We obtain most of our knowledge of the world around us
through our eyes. Our visual system processes information in two distinct ways
-- conscious and preconscious processing. When we are looking at a photograph,
or reading a book or map requires conscious visual processing and hence usually
requires some learned skill. Preconscious visual processing, however, describes
our basic ability to perceive light, color, form, depth and movement. Such processing
is more autonomous, and we are less aware that it is happening.
Physically our eyes are fairly complicated organs. Specialized cells form structures
which perform several functions -- the pupil acts as the aperture where muscles
control how much light passes, the crystalline lens performs focusing of light
by using muscles to change it's shape, and the retina is the workhorse converting
light into electrical impulses for processing by our brains. Our brain performs
visual processing by breaking down the neural information into smaller chunks
and passing it thoguh several filter neurons. Some of these neurons detect only
drastic changes in color, others neurons detect only vertical edges or horizontal
edges.
Depth information is conveyed in many different ways. Static depth cues include
interposition, brightness, size, linear perspective, and texture gradients.

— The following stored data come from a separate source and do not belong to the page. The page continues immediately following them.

This is an optimization exercise on Yosys and OpenROAD, whose aim is a short achievable clock period and few clock cycles, not a production implementation.
Function was not checked in any run shown here: the RTL went through the layout flow alone.
Power figures rest on the tool's default switching activity, not on a simulated workload.

==> design/flow/design.v <==
module cpu(clk,reset,read_data,write_data,N,V,Z,mem_addr,mem_cmd);
input clk, reset;
input [15:0] read_data;
output reg [15:0] write_data;
output reg N, V, Z;
output reg [8:0] mem_addr;
output reg [1:0] mem_cmd;
reg [15:0] R0, R1, R2, R3, R4, R5, R6, R7;
reg [8:0] pc;                 
reg op_fetch;                 
reg op_load;                  
reg [7:0] m_sel;              
reg arr_fetch;                
reg arr_load;                 
reg [7:0] w_sel;
reg [15:0] fq [0:7];          
reg [3:0] wptr, rptr;
reg d_valid;
reg [15:0] d_ir;
reg d_wr, d_fwdok, d_hzsrc, d_and, d_add, d_cmp, d_inv, d_ldr, d_str, d_halt, d_movi;
reg [7:0] d_rdsel;            
reg [7:0] d_asrc, d_bsrc;     
reg d_hz;                     
reg dA_e, dA_l, dB_e, dB_l;   
reg [7:0] dA_r, dB_r;         
reg [7:0] e_wsel;             
reg [7:0] e_rdsel;
reg e_add, e_and, e_cmp, e_ldr, e_str, e_cin;
reg [15:0] e_A, e_B;
reg [4:0] e_im5;
reg halted;
function [7:0] onehot(input [2:0] x);
  onehot = 8'b1 << x;
endfunction
reg x_movi, x_mov, x_alu, x_add, x_cmp, x_and, x_mvn, x_ldr, x_str, x_halt;
reg x_usesA, x_usesB, x_wr;
reg [7:0] x_asrc, x_bsrc, x_rdsel;
wire q_empty = wptr == rptr;
wire [15:0] x_ir = q_empty ? read_data : fq[rptr[2:0]];
always @(*) begin
  x_movi = x_ir[15:13] == 3'b110 &  x_ir[12];
  x_mov  = x_ir[15:13] == 3'b110 & ~x_ir[12];
  x_alu  = x_ir[15:13] == 3'b101;
  x_add  = x_alu & x_ir[12:11] == 2'b00;
  x_cmp  = x_alu & x_ir[12:11] == 2'b01;
  x_and  = x_alu & x_ir[12:11] == 2'b10;
  x_mvn  = x_alu & x_ir[12:11] == 2'b11;
  x_ldr  = x_ir[15:13] == 3'b011;
  x_str  = x_ir[15:13] == 3'b100;
  x_halt = x_ir[15:13] == 3'b111;
  x_usesA = x_add | x_cmp | x_and | x_ldr | x_str;
  x_usesB = x_mov | x_alu | x_str;
  x_wr = x_movi | x_mov | x_add | x_and | x_mvn;
  x_asrc = x_usesA ? onehot(x_ir[10:8]) : 8'b0;
  x_bsrc = x_usesB ? onehot(x_str ? x_ir[7:5] : x_ir[2:0]) : 8'b0;
  x_rdsel = onehot(x_movi ? x_ir[10:8] : x_ir[7:5]);
end
wire d_adv = d_valid & ~d_hz & ~halted;
wire d_take = ~d_valid | d_adv;
wire kill = |(e_wsel & m_sel);
wire arr_next = op_load & ~kill;
wire e1_fwd = d_valid & d_fwdok;           
wire e1_hz  = d_valid & d_hzsrc;           
wire tA_e = e1_fwd & |(x_asrc & d_rdsel);
wire tB_e = e1_fwd & |(x_bsrc & d_rdsel);
wire tA_l = ~tA_e & arr_next & |(x_asrc & m_sel);
wire tB_l = ~tB_e & arr_next & |(x_bsrc & m_sel);
wire t_hz = (e1_hz & |((x_asrc | x_bsrc) & d_rdsel)) | (e_ldr & |((x_asrc | x_bsrc) & e_rdsel));
wire hA_l = arr_next & |(d_asrc & m_sel);
wire hB_l = arr_next & |(d_bsrc & m_sel);
wire h_hz = e_ldr & |((d_asrc | d_bsrc) & e_rdsel);
wire [15:0] sum = e_A + e_B + {15'b0, e_cin};
wire [15:0] e_fast = e_and ? (e_A & e_B) : e_B;   
wire [15:0] e_res = e_add ? sum : e_fast;
wire [8:0] daddr = e_A[8:0] + {4'b0, e_im5};
wire [15:0] a_val = ({16{dA_e}} & e_fast) | ({16{dA_l}} & read_data) |
  ({16{dA_r[0]}} & R0) | ({16{dA_r[1]}} & R1) | ({16{dA_r[2]}} & R2) | ({16{dA_r[3]}} & R3) |
  ({16{dA_r[4]}} & R4) | ({16{dA_r[5]}} & R5) | ({16{dA_r[6]}} & R6) | ({16{dA_r[7]}} & R7);
wire [15:0] b_val = ({16{dB_e}} & e_fast) | ({16{dB_l}} & read_data) |
  ({16{dB_r[0]}} & R0) | ({16{dB_r[1]}} & R1) | ({16{dB_r[2]}} & R2) | ({16{dB_r[3]}} & R3) |
  ({16{dB_r[4]}} & R4) | ({16{dB_r[5]}} & R5) | ({16{dB_r[6]}} & R6) | ({16{dB_r[7]}} & R7);
reg [15:0] b_sh;
always @(*) begin
  case (d_ir[4:3])
    2'b00: b_sh = b_val;
    2'b01: b_sh = {b_val[14:0], 1'b0};
    2'b10: b_sh = {1'b0, b_val[15:1]};
    default: b_sh = {b_val[15], b_val[15:1]};
  endcase
end
wire [15:0] b_next = (d_inv ? ~b_sh : b_sh) | {8'b0, d_movi ? d_ir[7:0] : 8'b0};
always @(posedge clk) begin
  if (arr_fetch) fq[wptr[2:0]] <= read_data;
  if (d_take) begin
    d_ir <= x_ir;
    d_wr <= x_wr;
    d_fwdok <= x_movi | x_mov | x_and | x_mvn;
    d_hzsrc <= x_add | x_ldr;
    d_and <= x_and;
    d_add <= x_add | x_cmp;
    d_cmp <= x_cmp;
    d_inv <= x_cmp | x_mvn;
    d_ldr <= x_ldr;
    d_str <= x_str;
    d_halt <= x_halt;
    d_movi <= x_movi;
    d_rdsel <= x_rdsel;
    d_asrc <= x_asrc;
    d_bsrc <= x_bsrc;
    dA_e <= tA_e;
    dB_e <= tB_e;
    dA_l <= tA_l;
    dB_l <= tB_l;
    dA_r <= x_asrc & {8{~tA_e & ~tA_l}};
    dB_r <= x_bsrc & {8{~tB_e & ~tB_l}};
  end else begin
    dA_e <= 1'b0;
    dB_e <= 1'b0;
    dA_l <= hA_l;
    dB_l <= hB_l;
    dA_r <= d_asrc & {8{~hA_l}};
    dB_r <= d_bsrc & {8{~hB_l}};
  end
  if (reset) begin
    wptr <= 4'd0;
    rptr <= 4'd0;
    d_valid <= 1'b0;
    d_hz <= 1'b0;
  end else begin
    if (arr_fetch) wptr <= wptr + 4'd1;
    if (d_take) begin
      if (~q_empty | arr_fetch) rptr <= rptr + 4'd1;
      d_valid <= ~q_empty | arr_fetch;
      d_hz <= t_hz;
    end else
      d_hz <= h_hz;
  end
end
always @(posedge clk) begin
  if (reset) begin
    e_wsel <= 8'b0; e_add <= 1'b0; e_and <= 1'b0; e_cmp <= 1'b0; e_ldr <= 1'b0; e_str <= 1'b0;
    halted <= 1'b0;
  end else begin
    e_wsel <= d_rdsel & {8{d_adv & d_wr}};
    e_add <= d_adv & d_add;
    e_and <= d_adv & d_and;
    e_cmp <= d_adv & d_cmp;
    e_ldr <= d_adv & d_ldr;
    e_str <= d_adv & d_str;
    if (d_adv & d_halt) halted <= 1'b1;
  end
  e_cin <= d_cmp;
  e_rdsel <= d_rdsel;
  e_A <= a_val;
  e_B <= b_next;
  e_im5 <= d_ir[4:0];
end
always @(posedge clk) begin
  if (e_wsel[0]) R0 <= e_res; else if (arr_load & w_sel[0]) R0 <= read_data;
  if (e_wsel[1]) R1 <= e_res; else if (arr_load & w_sel[1]) R1 <= read_data;
  if (e_wsel[2]) R2 <= e_res; else if (arr_load & w_sel[2]) R2 <= read_data;
  if (e_wsel[3]) R3 <= e_res; else if (arr_load & w_sel[3]) R3 <= read_data;
  if (e_wsel[4]) R4 <= e_res; else if (arr_load & w_sel[4]) R4 <= read_data;
  if (e_wsel[5]) R5 <= e_res; else if (arr_load & w_sel[5]) R5 <= read_data;
  if (e_wsel[6]) R6 <= e_res; else if (arr_load & w_sel[6]) R6 <= read_data;
  if (e_wsel[7]) R7 <= e_res; else if (arr_load & w_sel[7]) R7 <= read_data;
  if (e_cmp) begin
    Z <= &(e_A ^ e_B);
    N <= sum[15];
    V <= (e_A[15] & ~e_B[15] & ~sum[15]) | ((e_A[15] == e_B[15]) & (e_A[15] == sum[15]));
  end
end
wire [3:0] q_cnt = wptr - rptr;
wire fetch_ok = ~halted & (q_cnt + {3'b0, arr_fetch} + {3'b0, op_fetch} < 4'd8);
always @(posedge clk) begin
  if (reset) begin
    mem_cmd <= 2'b11;
    mem_addr <= 9'd0;
    pc <= 9'd1;
    op_fetch <= 1'b1;
    op_load <= 1'b0;
    arr_fetch <= 1'b0;
    arr_load <= 1'b0;
  end else begin
    arr_fetch <= op_fetch;
    arr_load <= arr_next;
    w_sel <= m_sel;
    if (e_ldr | e_str) begin
      mem_addr <= daddr;
      mem_cmd <= e_str ? 2'b01 : 2'b11;
      op_fetch <= 1'b0;
      op_load <= e_ldr;
      m_sel <= e_rdsel;
      write_data <= e_B;
    end else if (fetch_ok) begin
      mem_addr <= pc;
      pc <= pc + 9'd1;
      mem_cmd <= 2'b11;
      op_fetch <= 1'b1;
      op_load <= 1'b0;
    end else begin
      mem_cmd <= 2'b00;
      op_fetch <= 1'b0;
      op_load <= 1'b0;
    end
  end
end
endmodule
==> design/flow/run.sh <==
#!/bin/bash
# synth_recipe.tcl (not shown) runs the flow's synth.tcl, then flattens the netlist and writes it again
# the make line also repeats each setting of config.mk as NAME=value (left out here)
make -C /OpenROAD-flow-scripts/flow DESIGN_CONFIG=/design/flow/config.mk WORK_HOME=/design/flow/orfs CLKGATE_MAP_FILE= SYNTH_SCRIPT=/design/flow/synth_recipe.tcl finish
==> design/flow/config.mk <==
export PLATFORM = sky130hd
export DESIGN_NAME = cpu
export DESIGN_NICKNAME = cpu
export VERILOG_FILES = /design/flow/design.v
export SDC_FILE = /design/flow/constraint.sdc
export NUM_CORES = 4
export LEC_CHECK = 0
export ABC_CLOCK_PERIOD_IN_PS = 1500
export CAP_MARGIN = 20
export CORE_MARGIN = 2
export CORE_UTILIZATION = 40
export SETUP_SLACK_MARGIN = 3.0
export SLEW_MARGIN = 20
==> design/flow/constraint.sdc <==
create_clock -name core_clock -period 5.0 [get_ports {clk}]
set_input_delay 1.0000 -clock core_clock [delete_from_list [all_inputs] [get_ports {clk}]]
set_output_delay 1.0000 -clock core_clock [all_outputs]
set_load 0.01 [all_outputs]
==> results of run 1 <==
==> flip-flops by register name, indices dropped and copies added (netlist names), 16 cells and up, named ones only <==
name,flops
R7,16
R0,16
R1,16
R3,16
R2,16
R5,16
R6,16
fq,128
e_B,16
R4,16
write_data,16
e_A,16
==> area by class of cell <==
cell class / instances / area (um^2) / share of cell area (%)
clock buffer: 72 / 1420 / 5.16
clock inverter: 19 / 155 / 0.562
inverter: 60 / 238 / 0.861
multi-input combinational: 1103 / 10200 / 36.8
sequential: 451 / 12500 / 45.1
tap: 688 / 861 / 3.12
timing repair buffer: 239 / 2300 / 8.33
timing repair inverter: 1 / 6.26 / 0.0227
==> cells in the mapped netlist (41+ instances only) <==
library cell / instances
edfxtp_1: 334
nand2_1: 168
dfxtp_1: 117
nor2_1: 105
mux2_2: 101
clkbuf_1: 99
a22oi_1: 83
mux2i_1: 82
o21ai_0: 63
inv_1: 59
a21oi_1: 51
a22o_1: 41
==> layer usage <==
metal  up-vias  track usage [%]  routed length [um]
met3       244             6.59                7100
met5         -                0                  13
met1      7925             31.1               26600
met2       887             41.5               33300
met4         2             10.4                3410
li1       7006                -                   -
==> where the power goes <==
| group | total [uW] | switching, uW | internal (uW) | leakage, uW |
|---|---|---|---|---|
| Combinational | 7990 | 4330 | 3660 | 0.00519 |
| Sequential | 5490 | 838 | 4650 | 0.00412 |
| Clock | 3580 | 1500 | 2080 | 0.000778 |
==> worst max-delay path: stages (launching register included) <==
cell and delay [ns]:
dfxtp_2 0.34, inv_2 0.04, ha_4 0.26, and2_4 0.17
nand3_1 0.15, buf_12 0.20, a31oi_4 0.27, or3b_4 0.43
a211oi_4 0.34, nor2b_4 0.24, a22o_1 0.20, o311ai_2 0.12
buf_4 0.17, a21oi_1 0.20, nor2_1 0.07
==> cell families after synthesis <==
logic type	share of synthesized area, %
muxes	10.4
adders and majority gates	2.11
and+or+nand+nor	8.88
AOI/OAI and AO/OA	14.7
DFF	58.3
xor gates and xnor gates	2.06
buffers and inverters	3.53
==> what timing repair did <==
| action | 4_1_cts | 5_1_grt |
|---|---|---|
| buffers inserted | 85 | 62 |
| gates resized for setup | 397 | 211 |
| cloned | 2 | 1 |
| pin swaps | 83 | 93 |
| endpoints found under the setup margin | 484 | 317 |
==> worst max-delay path by stage <==
stage | cells past startpoint | from | slack, ns | end
after floorplan | 15 | rptr[1] | 1.73 | dB_r[7]
after global placement | 10 | flop | 0.99 | dB_r[7]
after detailed placement | 10 | flop | 0.89 | dB_r[1]
after CTS | 13 | rptr[2] | 1.71 | dB_r[1]
after global routing | 15 | rptr[2] | 1.55 | d_hz
final | 14 | rptr[1] | 1.64 | dB_l
==> stage by stage <==
stage	cells	utilization, %	setup WS [ns]
after floorplan	1732	-	1.73
after global placement	2391	43.6	0.990
after detailed placement	2391	43.6	0.888
after CTS	2569	50.1	1.71
after global routing	2633	52.6	1.55
final	2633	52.6	1.64
==> metrics.md, run 1 <==
| Metric | Value |
|---|---|
| Data required time of the worst path | 5.46 ns |
| Setup_tns | 0 ns |
| Netlist cell types | 72 |
| Leading cell type in the layout, fill and taps excluded | edfxtp_1 |
| Slack of the worst reg-to-reg path | 1.64 ns |
| Hold_ws | 0.449 ns |
| Residual antenna-violating net count after detailed routing | 0 |
| Per-instance average area after synthesis | 12.2 um^2 |
| Initial Utilization | 40.4% |
| Vias per Instance | 6.10 |
| Most used DFF post-synth | edfxtp_1 |
| Setup repair after global routing missed its margin | true |
| Crit share post-route | 67.3% |
| Via total after detailed routing | 16100 |
| Crit Path Max Fanout | 8 |
| Slew of the pin with the lowest slew margin | 1.35 ns |
| Headroom to the max-slew limit | 9.70% |
| GRT Resource Usage Total | 25.1% |
| Worst path arrival time | 3.82 ns |
| Maximum number of pins on one net before global-route repair | 41 |
| Horizontal die dimension | 234 um |
| Worst min-delay path class | flop to flop |
| Number of iterations in the first detailed-routing pass | 9 |
| HPWL after DPL | 43300 um |
| Biggest area contributors in the synthesized netlist | edfxtp_1 47%, dfxtp_1 11%, mux2_2 5.4% |
| DRC marker count from the first detailed-route iteration | 1795 |
| Leakage power | 0.0101 uW |
| Setup violators final | 0 |
| Cell type with the largest total area after synthesis | edfxtp_1 |
| Hold buffer count at CTS | 0 |
| Final routed DRC violation total | 0 |
| Num CTS Buffers | 49 |
| Root cell of the clock tree | clkbuf_16 |
| Input/output buffers | 47 |
| Startpoint kind of the worst setup timing path | flop |
| Die height | 234 um |
| Final count of pins violating max slew | 0 |
| Commonest cells after routing, fill and taps aside | 334 x edfxtp_1, 154 x nand2_1, 128 x buf_4, 82 x mux2_4, 81 x nor2_1 |
| Max Clk Rate | 297 MHz |
| Total Routed Length | 70400 um |
| Fraction of synthesized cell area taken by the top area cell type | 47.3% |
| Maximum vdd drop | 0.000393 V |
| End point of the worst hold path | e_cin |
| Total core area | 52400 um^2 |
| Hold Crit Start | d_cmp |
| Clock latency on the worst-skew pair | 0.59 ns |
| Cell area reported after detailed placement | 22800 um^2 |
| Antenna Diode Count | 0 |
| Global placer's final weighted congestion | 0.959 |
| Portion of the post-synthesis area used by sequential elements | 58.3% |
| Source of the worst register-to-register timing path | rptr[1] |
| Die outline area | 54900 um^2 |
| CP Capture Type | flop |
| Filler cells | 4293 |
| Max-capacitance violation count | 0 |
| Number of core rows | 84 |
| Worst reg2reg endpoint | dB_l |
| Routed length per instance | 26.7 um |
| Fraction of synthesis flops using an asynchronous set or reset pin | 0% |
| Register bit total from synthesis | 451 |
| Largest clock skew in the final design | 0.0125 ns |
| Min Clock Period, post-route | 3.36 ns |
| Category of the critical setup timing path | flop to flop |
| Number of sinks driven by the clock tree | 451 |
| Via count of the first global-routing pass | 15900 |
| Post-Synthesis Cells | 1732 |
| Warnings, synthesis | 1 |
| Htree depth | 2 |
| Boundary Pins | 48 |
| Nets in the synthesized netlist | 1784 |
| Post-synthesis to final-layout area growth | 30.2% |
| Clock tree from TritonCTS | yes |
| Syn Std Cell Area | 21200 um^2 |
| Post-layout nets | 1957 |
| Number of flops mapped to enable cells by yosys | 334 |
| Global-route wire length before repair | 101000 um |
| CTS clk-pin slew, worst paths | 0.06 ns |
| Power after layout | 17100 uW |
| Cell depth of the worst hold path | 0 |
| Ratio of cells with drive above 1 in the final layout | 37.3% |
| Run status | finished clean |
| Antenna violations before repair | 2 |
| Maximum clock path buffer count | 3 |
| Number of hold violations in the final report | 0 |
| Total power density per cell area | 618 nW/um^2 |
| Worst Reg2Reg Path Length in Cells | 14 |
| Global route overflow | 0 |
| Final std cell area, no fill | 27600 um^2 |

Motion depth cues come from the effect of motion parallax, where objects which
are closer to the viewer appear to move more rapidly against the background
when the head is moved back and forth. Physiological depth cues convey information
in two distinct ways -- accommodation, which is how our eyes change their shape
when focusing on distant objects, and convergence, which is a measurement of
how far our eyes must turn inward when looking at objects closer than 20 feet.
We obtain stereoscopic cues by extracting relevant depth information by comparing
the left and right views coming each of our eyes.

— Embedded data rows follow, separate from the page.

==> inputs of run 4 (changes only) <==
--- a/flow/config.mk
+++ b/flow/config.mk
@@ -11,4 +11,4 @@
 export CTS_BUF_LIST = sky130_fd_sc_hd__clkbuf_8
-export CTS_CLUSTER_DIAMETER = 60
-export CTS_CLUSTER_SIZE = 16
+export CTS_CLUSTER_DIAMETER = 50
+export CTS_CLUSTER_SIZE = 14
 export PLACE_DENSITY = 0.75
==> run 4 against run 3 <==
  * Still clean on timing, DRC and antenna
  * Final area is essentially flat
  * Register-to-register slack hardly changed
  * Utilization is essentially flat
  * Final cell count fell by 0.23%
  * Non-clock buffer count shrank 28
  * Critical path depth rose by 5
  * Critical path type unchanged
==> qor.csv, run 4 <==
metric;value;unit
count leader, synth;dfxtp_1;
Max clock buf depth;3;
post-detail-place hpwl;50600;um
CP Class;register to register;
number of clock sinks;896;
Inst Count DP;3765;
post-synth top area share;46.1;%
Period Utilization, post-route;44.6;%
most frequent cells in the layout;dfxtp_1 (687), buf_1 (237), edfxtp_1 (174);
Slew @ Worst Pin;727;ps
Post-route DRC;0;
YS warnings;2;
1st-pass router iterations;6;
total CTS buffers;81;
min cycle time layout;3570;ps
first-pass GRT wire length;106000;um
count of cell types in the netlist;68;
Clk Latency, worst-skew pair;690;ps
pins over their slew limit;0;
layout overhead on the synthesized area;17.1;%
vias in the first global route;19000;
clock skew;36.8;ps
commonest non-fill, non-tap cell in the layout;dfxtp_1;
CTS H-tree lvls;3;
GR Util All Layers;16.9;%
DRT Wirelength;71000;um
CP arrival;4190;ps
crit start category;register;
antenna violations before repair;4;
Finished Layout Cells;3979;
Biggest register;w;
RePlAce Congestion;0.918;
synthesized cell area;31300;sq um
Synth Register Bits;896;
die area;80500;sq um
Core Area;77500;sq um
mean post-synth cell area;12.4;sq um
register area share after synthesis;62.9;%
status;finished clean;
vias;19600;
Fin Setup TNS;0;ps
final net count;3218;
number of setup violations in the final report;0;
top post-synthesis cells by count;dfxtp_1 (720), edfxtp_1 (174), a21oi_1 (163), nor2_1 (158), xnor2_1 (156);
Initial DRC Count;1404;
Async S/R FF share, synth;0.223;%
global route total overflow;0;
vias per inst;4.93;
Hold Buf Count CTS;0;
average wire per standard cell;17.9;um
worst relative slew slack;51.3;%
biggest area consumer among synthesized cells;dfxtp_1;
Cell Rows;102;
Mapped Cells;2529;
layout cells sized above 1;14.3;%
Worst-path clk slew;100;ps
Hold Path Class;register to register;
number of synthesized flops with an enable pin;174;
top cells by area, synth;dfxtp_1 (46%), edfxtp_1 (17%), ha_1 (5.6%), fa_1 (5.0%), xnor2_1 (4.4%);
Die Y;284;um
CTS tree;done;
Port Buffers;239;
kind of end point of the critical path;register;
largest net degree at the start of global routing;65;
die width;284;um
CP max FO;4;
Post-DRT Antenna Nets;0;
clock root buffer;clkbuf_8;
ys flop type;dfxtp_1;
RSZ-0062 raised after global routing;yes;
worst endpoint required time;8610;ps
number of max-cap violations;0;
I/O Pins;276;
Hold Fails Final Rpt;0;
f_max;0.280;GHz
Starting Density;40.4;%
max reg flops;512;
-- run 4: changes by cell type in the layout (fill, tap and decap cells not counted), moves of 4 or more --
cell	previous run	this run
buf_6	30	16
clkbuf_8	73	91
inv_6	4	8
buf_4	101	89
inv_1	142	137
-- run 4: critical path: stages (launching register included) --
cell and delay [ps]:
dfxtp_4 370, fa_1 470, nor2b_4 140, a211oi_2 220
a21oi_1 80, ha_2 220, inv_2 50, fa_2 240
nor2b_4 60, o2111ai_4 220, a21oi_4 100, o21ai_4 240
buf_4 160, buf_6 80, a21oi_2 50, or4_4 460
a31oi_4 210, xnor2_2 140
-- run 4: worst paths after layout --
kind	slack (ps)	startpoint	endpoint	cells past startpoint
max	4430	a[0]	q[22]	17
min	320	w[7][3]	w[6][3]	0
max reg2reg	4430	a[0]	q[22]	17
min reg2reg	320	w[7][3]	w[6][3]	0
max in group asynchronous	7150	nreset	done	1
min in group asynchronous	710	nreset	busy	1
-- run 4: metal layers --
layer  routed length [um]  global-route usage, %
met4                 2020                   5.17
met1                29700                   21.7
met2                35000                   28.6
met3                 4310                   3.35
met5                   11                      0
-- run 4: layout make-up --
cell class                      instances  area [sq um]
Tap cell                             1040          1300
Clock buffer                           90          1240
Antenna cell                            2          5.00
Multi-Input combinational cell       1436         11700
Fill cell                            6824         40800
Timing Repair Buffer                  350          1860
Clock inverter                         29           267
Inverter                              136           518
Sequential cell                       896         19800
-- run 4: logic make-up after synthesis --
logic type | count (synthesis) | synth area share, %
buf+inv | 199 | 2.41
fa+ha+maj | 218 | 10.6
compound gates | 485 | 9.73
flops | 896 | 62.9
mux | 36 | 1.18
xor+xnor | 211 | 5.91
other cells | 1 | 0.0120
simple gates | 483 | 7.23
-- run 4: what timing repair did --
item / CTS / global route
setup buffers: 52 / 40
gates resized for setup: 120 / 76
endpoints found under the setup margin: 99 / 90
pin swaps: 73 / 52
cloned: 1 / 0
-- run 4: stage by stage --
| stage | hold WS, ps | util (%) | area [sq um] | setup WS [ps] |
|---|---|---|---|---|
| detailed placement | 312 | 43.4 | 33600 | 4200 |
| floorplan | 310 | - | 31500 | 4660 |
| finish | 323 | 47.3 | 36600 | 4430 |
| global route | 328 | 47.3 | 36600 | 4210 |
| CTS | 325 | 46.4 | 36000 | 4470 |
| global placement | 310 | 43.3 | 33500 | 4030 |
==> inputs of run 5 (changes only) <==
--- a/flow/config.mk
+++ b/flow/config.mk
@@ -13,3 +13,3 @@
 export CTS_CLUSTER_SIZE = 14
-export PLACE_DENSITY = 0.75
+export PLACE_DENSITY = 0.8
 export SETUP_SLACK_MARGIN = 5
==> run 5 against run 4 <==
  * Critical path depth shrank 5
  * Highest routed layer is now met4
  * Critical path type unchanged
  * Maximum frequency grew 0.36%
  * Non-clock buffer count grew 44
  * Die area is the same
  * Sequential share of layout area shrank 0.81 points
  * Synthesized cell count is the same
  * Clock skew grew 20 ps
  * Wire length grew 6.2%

Our sense of visual immersion in VR comes from several factors which include
field of view, frame refresh rate, and eye tracking. Limited field of view can
result in a tunnel vision feeling. Frame refresh rates must be high enough to
allow our eyes to blend together the individual frames into the illusion of
motion and limit the sense of latency between movements of the head and body
and regeneration of the scene. Eye tracking can solve the problem of someone
not looking where their head is oriented. Eye tracking can also help to reduce
computational load when rendering frames, since we could render in high resolution
only where the eyes are looking.
The sense of virtual immersion is usually achieved via some means of position
and orientation tracking. The most common means of tracking include optic, ultrasonic,
electromagnetic, and mechanical. All of these means have been used on various
head mouted display (HMD) devices. HMDs come in three basic varieties including
stereoscopic, monocular, and head coupled. The earliest stereoscopic HMD was
Ivan Sutherland's Sword of Damocles, which was built in 1968 while he was a
student at Harvard. It got its name from the large mechanical position sensing
arm which hung frm the ceiling and made the device ungainly to wear. NASA has
built several HMDs, chiefly using LCD displays which had poor resolution. The
University of North Carolina has also built several HMDs using such items as
LCD screens, magnifying optics and bicycle helmets. VPL Research's EyePhone
series were the first commercial HMDs. A good example of a monocular HMDs is
the Private Eye by Reflection Technologies of Waltham MA. This unit is just
1.2 x 1.3 x 3.5 inches and is suspended by a lightweight headband in front of
one eye. The wearer sees a 12-inch monitor floating in mid air about 2 feet
in front of them. The BOOM is head coupled HMD and was developed at NASA's Ames
Research Center. The BOOM uses two 2.5 inch CRTs mounted within a small black
box that has two hand grips on each side and is attached to end of articulated
counter-balanced arms serving as position sensing.